She turned left, then right, then left again, miraculously remembering the streets she’d taken, the shops and bars she’d passed; found herself back beside the Pantheon. She stared up at its massy bulk, chequered in the moonlight. What had Oliver told her – that it had been built two thousand years ago as the temple of all pagan gods, then became a Christian church, re-dedicated to her namesake, Mary, and all the saints and martyrs? Her eldest son was intrigued by pagan deities, kept questioning the Christian one with arguments which flummoxed her; insisting he pre
ferred the idea of nature-gods and emperor-gods to a one-and-only abstract God which nobody could prove. The whole subject quite confused her, especially since she’d heard last month on Woman’s Hour that at least a thousand people in Britain today claimed to be gods themselves, and that this was still more common in the East, where gods could (and did) manifest themselves in the guise of ordinary men.
She paused a moment by the stained but robust portico, touched the dank stone columns. Could John-Paul be a deity himself – not just a saint, a god? If there were so many different gods around – Egyptian ones and Roman ones, emperors, gurus, yogis, even common English bank-clerk gods, then why not John-Paul, too? It was no more inconceivable than Jesus being God – in fact, less surprising, really, since Jesus was a hippie-type who dressed in beard and sandals, and had sometimes sounded rude and quite unmannerly, whereas John-Paul was never anything but courteous, considerate, and impeccably turned out. And it would certainly explain the mago’s strange word ‘saviour’. After all, a god’s child would be special, destined for future greatness. She had seen statues of ten dozen gods in the museums they’d been visiting – river gods and sky gods, gods of wine or war. John-Paul should have his plinth as well, as he already had his cult, his obedient marvelling votaries – as God of Love, Libido.
She heard a clock strike eight, jogged the last three hundred yards, panted to the Bar Navona where she had arranged to meet the menfolk at seven forty-five. She was twenty minutes late, yet she couldn’t see a sign of them; scanned the pavement tables, even checked inside, though the boys had all insisted on a table in the open, so they could see the fountains and the buskers, watch any early fireworks which might be let off in the square. They’d probably got distracted by the stalls, or Father Christmas, and if she tried to track them down they were bound to miss each other. Best for her to wait, sit tight, bag that last free table.

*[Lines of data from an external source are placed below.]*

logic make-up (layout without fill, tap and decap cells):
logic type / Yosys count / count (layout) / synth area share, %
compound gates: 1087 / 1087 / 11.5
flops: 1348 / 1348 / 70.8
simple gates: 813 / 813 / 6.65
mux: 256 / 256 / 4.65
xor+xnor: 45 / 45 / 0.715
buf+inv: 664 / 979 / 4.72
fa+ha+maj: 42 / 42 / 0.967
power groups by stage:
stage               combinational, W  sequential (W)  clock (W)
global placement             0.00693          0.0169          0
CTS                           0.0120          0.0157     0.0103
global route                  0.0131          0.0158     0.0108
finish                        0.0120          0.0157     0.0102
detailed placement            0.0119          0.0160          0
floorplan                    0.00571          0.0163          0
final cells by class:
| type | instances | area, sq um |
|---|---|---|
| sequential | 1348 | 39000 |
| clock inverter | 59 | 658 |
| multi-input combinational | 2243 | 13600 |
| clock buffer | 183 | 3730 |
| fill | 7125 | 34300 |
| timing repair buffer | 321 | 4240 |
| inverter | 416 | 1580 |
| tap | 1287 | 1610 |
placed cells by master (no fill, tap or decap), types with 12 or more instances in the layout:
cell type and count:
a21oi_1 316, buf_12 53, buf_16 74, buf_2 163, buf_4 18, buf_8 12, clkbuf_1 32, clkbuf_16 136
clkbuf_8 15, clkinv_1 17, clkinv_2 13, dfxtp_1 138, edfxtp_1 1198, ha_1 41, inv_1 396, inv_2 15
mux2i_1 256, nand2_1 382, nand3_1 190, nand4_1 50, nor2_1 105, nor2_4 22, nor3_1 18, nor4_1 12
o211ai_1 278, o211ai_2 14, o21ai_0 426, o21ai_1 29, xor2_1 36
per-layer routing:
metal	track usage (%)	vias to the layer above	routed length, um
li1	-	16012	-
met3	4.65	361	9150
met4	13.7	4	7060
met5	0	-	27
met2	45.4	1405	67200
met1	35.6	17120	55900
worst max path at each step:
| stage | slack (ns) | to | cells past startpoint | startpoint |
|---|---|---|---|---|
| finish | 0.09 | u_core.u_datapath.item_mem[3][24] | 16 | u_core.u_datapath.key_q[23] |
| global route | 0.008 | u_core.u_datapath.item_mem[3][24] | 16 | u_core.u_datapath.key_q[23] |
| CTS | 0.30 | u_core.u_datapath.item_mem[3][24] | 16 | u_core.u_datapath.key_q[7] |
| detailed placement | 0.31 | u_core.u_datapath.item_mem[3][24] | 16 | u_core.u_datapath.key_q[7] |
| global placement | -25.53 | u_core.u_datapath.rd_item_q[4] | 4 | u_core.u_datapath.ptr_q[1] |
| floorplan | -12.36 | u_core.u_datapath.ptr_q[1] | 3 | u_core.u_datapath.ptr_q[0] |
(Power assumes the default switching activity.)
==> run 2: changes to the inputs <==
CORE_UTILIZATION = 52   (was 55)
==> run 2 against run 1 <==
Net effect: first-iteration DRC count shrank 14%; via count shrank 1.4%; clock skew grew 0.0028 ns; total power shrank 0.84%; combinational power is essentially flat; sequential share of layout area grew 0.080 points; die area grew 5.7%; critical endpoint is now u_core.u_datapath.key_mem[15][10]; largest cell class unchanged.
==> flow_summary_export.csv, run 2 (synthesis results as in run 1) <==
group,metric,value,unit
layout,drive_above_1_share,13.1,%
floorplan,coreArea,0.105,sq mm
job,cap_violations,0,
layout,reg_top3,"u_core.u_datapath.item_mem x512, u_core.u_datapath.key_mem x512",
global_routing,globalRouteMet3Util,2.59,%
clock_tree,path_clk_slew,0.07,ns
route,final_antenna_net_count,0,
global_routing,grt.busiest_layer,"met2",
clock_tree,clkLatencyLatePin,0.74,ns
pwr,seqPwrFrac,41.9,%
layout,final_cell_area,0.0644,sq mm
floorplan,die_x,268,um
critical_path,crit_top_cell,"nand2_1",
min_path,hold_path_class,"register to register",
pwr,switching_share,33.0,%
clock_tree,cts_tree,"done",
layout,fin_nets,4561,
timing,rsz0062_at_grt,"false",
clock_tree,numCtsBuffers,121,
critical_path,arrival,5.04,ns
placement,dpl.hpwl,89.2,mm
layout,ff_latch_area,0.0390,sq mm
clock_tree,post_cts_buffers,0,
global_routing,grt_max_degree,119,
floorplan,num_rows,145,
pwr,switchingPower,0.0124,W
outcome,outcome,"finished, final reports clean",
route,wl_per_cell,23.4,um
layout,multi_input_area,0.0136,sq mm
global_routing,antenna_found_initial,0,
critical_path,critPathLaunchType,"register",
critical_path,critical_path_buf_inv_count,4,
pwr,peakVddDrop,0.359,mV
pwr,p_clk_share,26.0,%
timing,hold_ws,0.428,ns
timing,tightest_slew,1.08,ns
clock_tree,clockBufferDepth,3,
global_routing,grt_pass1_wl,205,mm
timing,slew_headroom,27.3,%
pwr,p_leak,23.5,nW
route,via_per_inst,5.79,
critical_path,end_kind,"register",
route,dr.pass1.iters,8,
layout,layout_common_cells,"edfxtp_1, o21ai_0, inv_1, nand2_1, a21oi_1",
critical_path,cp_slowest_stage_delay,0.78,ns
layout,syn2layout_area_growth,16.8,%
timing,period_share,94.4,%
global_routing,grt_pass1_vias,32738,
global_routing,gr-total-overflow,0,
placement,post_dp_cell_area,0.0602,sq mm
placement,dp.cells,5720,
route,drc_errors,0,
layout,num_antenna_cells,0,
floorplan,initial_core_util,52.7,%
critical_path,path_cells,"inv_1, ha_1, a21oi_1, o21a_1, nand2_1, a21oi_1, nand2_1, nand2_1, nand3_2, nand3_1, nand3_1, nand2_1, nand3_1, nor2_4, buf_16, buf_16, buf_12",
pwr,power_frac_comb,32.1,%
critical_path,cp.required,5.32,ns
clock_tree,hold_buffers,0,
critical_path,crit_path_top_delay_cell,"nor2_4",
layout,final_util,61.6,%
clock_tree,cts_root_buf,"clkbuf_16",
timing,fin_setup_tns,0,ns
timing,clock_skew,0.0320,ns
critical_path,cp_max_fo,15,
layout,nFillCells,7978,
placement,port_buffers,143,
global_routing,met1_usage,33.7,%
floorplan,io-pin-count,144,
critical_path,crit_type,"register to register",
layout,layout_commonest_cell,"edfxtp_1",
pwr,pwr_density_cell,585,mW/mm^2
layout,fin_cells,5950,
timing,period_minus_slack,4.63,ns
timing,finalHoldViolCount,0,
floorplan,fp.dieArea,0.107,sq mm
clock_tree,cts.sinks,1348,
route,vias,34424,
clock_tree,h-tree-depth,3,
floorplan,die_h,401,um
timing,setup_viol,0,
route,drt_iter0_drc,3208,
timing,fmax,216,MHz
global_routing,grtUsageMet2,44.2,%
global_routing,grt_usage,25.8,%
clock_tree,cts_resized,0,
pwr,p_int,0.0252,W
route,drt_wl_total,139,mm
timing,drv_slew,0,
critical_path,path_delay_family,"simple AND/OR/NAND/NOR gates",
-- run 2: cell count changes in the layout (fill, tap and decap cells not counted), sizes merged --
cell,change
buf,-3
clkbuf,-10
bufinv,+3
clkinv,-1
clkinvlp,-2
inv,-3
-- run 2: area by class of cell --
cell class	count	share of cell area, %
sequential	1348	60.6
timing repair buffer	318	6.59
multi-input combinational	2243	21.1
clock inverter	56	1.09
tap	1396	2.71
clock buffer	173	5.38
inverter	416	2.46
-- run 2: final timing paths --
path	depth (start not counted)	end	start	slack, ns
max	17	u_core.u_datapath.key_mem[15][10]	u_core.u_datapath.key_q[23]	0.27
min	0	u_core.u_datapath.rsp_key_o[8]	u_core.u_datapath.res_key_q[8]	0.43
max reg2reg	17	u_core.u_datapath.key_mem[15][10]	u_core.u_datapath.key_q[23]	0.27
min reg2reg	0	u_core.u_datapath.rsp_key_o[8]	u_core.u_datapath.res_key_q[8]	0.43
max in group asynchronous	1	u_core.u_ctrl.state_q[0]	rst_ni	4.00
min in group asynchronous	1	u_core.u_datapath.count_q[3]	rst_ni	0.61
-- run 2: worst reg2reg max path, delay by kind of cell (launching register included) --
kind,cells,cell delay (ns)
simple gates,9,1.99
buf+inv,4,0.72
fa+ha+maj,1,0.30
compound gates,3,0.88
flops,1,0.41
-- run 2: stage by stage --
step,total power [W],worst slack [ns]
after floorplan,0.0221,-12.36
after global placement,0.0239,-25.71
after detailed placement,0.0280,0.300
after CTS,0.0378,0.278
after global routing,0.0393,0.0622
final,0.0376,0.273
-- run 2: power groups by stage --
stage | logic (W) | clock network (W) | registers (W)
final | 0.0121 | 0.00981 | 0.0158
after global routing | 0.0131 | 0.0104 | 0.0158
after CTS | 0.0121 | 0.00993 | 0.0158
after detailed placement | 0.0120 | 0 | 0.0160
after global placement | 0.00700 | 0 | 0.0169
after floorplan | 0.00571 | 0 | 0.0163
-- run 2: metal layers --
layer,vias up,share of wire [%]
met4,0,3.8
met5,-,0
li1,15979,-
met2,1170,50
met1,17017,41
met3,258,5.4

She ordered herself a glass of sparkling wine, watched the press of people drinking, laughing, guzzling – well, all except the sullen group at the table right beside her, where a girl was actually in tears; their mood obviously quite different from the general festive merriment. The girl was tall and handsome, despite her tear-stained face, with fine bones, striking features – though with a strangely ragged haircut, as if she’d hacked it off herself. She was also dressed in man’s clothes, though the garb looked almost stylish, accentuated her slim but shapely figure. She was sitting with four men, who all seemed rough and brutish; none bothering to comfort her, but ignoring her completely as they smoked and downed their beer. She longed to lean across and say a word of sympathy, though the girl wouldn’t understand it – looked foreign, as the men did, dark and slightly exotic, as if several different countries had left their mark on her.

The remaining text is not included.